↓

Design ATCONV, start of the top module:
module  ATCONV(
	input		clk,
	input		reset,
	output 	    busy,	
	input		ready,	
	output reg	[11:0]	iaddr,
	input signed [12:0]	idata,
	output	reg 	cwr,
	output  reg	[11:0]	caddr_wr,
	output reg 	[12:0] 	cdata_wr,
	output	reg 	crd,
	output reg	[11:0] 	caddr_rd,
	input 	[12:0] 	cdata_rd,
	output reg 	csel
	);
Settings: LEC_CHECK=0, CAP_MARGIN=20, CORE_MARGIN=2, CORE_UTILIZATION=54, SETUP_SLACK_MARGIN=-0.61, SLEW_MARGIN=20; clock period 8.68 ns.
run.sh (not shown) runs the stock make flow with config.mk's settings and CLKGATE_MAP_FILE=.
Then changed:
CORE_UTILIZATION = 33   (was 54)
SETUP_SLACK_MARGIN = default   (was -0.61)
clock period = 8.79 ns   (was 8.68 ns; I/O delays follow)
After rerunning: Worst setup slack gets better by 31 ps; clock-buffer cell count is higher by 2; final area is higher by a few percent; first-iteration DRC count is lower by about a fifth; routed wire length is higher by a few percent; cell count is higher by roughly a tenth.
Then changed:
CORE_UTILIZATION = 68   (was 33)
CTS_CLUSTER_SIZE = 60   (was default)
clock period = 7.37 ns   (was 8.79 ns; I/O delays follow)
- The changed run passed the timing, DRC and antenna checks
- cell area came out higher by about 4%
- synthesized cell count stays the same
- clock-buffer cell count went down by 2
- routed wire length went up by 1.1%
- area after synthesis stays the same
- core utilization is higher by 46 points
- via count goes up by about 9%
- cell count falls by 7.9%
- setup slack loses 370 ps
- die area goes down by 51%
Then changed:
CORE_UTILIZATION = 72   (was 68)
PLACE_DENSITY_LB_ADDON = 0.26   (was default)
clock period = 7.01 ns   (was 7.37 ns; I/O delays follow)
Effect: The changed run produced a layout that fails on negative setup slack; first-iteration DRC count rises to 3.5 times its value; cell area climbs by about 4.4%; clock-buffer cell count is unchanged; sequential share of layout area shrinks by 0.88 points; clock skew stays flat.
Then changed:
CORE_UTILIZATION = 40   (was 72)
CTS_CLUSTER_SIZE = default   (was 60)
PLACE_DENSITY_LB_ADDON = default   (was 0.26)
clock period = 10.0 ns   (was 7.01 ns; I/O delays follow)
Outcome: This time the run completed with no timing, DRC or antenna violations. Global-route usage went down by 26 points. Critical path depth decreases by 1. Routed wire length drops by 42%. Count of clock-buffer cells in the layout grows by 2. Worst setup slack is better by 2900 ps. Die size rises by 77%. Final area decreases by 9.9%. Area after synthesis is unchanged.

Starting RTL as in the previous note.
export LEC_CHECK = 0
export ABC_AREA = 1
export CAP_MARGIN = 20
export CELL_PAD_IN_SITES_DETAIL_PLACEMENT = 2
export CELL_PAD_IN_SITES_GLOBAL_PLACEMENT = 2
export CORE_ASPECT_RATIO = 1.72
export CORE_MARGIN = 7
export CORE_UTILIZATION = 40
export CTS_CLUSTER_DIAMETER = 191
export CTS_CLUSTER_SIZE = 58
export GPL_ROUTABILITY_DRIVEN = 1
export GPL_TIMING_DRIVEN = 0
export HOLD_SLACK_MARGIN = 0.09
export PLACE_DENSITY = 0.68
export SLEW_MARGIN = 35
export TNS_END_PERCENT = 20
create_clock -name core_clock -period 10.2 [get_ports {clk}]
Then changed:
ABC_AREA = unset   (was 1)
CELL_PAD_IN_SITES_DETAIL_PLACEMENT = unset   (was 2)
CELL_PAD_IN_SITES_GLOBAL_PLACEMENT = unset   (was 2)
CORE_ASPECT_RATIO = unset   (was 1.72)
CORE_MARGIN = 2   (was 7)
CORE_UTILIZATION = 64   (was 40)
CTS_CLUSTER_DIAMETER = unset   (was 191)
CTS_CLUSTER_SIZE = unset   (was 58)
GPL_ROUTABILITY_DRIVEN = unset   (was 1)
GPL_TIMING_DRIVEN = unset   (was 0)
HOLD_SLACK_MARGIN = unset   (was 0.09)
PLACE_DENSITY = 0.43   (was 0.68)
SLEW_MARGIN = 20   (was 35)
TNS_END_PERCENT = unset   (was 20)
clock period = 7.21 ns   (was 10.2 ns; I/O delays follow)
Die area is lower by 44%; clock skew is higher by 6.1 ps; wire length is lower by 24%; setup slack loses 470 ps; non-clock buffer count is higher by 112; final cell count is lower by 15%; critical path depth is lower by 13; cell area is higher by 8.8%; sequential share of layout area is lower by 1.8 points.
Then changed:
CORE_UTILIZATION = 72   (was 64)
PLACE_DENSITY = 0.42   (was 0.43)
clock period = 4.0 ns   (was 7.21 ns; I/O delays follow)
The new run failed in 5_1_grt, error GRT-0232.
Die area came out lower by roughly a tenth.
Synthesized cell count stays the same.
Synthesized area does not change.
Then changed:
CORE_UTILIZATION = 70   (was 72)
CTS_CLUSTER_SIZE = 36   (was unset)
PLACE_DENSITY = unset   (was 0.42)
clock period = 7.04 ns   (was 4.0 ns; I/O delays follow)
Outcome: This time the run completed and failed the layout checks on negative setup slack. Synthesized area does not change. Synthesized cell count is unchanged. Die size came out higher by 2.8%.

↑
↓

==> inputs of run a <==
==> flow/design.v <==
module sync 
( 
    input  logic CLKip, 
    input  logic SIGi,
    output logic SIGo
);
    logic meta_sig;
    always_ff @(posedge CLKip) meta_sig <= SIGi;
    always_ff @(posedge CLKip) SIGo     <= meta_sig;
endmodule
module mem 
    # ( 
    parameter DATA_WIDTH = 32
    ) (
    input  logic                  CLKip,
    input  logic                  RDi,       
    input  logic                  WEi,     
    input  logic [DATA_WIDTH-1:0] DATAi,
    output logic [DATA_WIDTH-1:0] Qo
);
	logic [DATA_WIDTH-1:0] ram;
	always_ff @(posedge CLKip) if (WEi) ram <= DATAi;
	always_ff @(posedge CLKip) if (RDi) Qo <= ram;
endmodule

↑
↓

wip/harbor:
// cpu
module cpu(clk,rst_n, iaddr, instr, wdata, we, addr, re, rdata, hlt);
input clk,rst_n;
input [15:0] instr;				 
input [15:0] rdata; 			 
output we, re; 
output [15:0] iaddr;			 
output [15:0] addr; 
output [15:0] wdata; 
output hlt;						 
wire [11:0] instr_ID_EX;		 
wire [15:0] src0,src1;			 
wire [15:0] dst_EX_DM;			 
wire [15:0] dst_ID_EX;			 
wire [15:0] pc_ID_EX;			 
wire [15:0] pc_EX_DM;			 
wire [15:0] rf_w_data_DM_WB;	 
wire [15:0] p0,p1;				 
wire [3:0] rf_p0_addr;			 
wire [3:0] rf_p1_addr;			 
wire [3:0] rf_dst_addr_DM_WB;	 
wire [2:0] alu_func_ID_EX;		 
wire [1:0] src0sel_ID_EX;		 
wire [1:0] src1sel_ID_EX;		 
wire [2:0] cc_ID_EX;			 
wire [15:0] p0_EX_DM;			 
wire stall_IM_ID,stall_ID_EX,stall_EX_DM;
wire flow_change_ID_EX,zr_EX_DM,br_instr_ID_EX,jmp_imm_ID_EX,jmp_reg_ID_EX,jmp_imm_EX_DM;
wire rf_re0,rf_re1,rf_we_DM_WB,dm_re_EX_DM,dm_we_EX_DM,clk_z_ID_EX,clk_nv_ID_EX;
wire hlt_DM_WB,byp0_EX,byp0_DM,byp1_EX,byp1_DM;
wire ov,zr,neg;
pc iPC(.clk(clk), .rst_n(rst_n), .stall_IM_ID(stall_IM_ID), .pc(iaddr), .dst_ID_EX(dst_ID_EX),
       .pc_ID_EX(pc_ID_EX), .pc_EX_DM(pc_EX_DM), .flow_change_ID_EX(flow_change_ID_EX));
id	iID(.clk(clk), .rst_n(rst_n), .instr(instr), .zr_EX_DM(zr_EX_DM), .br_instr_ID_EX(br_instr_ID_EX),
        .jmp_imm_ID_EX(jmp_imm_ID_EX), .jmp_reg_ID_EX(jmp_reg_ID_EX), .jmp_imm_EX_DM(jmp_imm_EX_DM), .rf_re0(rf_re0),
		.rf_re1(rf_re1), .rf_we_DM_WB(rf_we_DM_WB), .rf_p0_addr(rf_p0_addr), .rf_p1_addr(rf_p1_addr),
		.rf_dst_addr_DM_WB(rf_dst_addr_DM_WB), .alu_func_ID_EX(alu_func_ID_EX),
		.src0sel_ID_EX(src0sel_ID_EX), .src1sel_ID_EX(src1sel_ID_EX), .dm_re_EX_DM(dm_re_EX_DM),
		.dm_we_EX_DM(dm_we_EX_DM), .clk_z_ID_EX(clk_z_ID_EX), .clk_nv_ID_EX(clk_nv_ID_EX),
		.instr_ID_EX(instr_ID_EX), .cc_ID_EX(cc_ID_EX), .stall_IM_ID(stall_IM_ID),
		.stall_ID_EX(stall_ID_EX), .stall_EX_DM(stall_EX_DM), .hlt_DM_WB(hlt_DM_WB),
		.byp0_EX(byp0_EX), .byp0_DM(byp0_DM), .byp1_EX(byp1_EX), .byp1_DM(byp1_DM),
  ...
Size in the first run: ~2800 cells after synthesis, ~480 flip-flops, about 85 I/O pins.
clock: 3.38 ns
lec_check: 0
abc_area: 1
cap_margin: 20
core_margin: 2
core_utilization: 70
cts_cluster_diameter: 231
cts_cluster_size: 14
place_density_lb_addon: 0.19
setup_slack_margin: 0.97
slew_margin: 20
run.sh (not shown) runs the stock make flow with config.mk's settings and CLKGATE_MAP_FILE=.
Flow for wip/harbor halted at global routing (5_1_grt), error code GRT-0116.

↑

Within the data above, pick out all lines holding the word "loses".

- setup slack loses 370 ps
Die area is lower by 44%; clock skew is higher by 6.1 ps; wire length is lower by 24%; setup slack loses 470 ps; non-clock buffer count is higher by 112; final cell count is lower by 15%; critical path depth is lower by 13; cell area is higher by 8.8%; sequential share of layout area is lower by 1.8 points.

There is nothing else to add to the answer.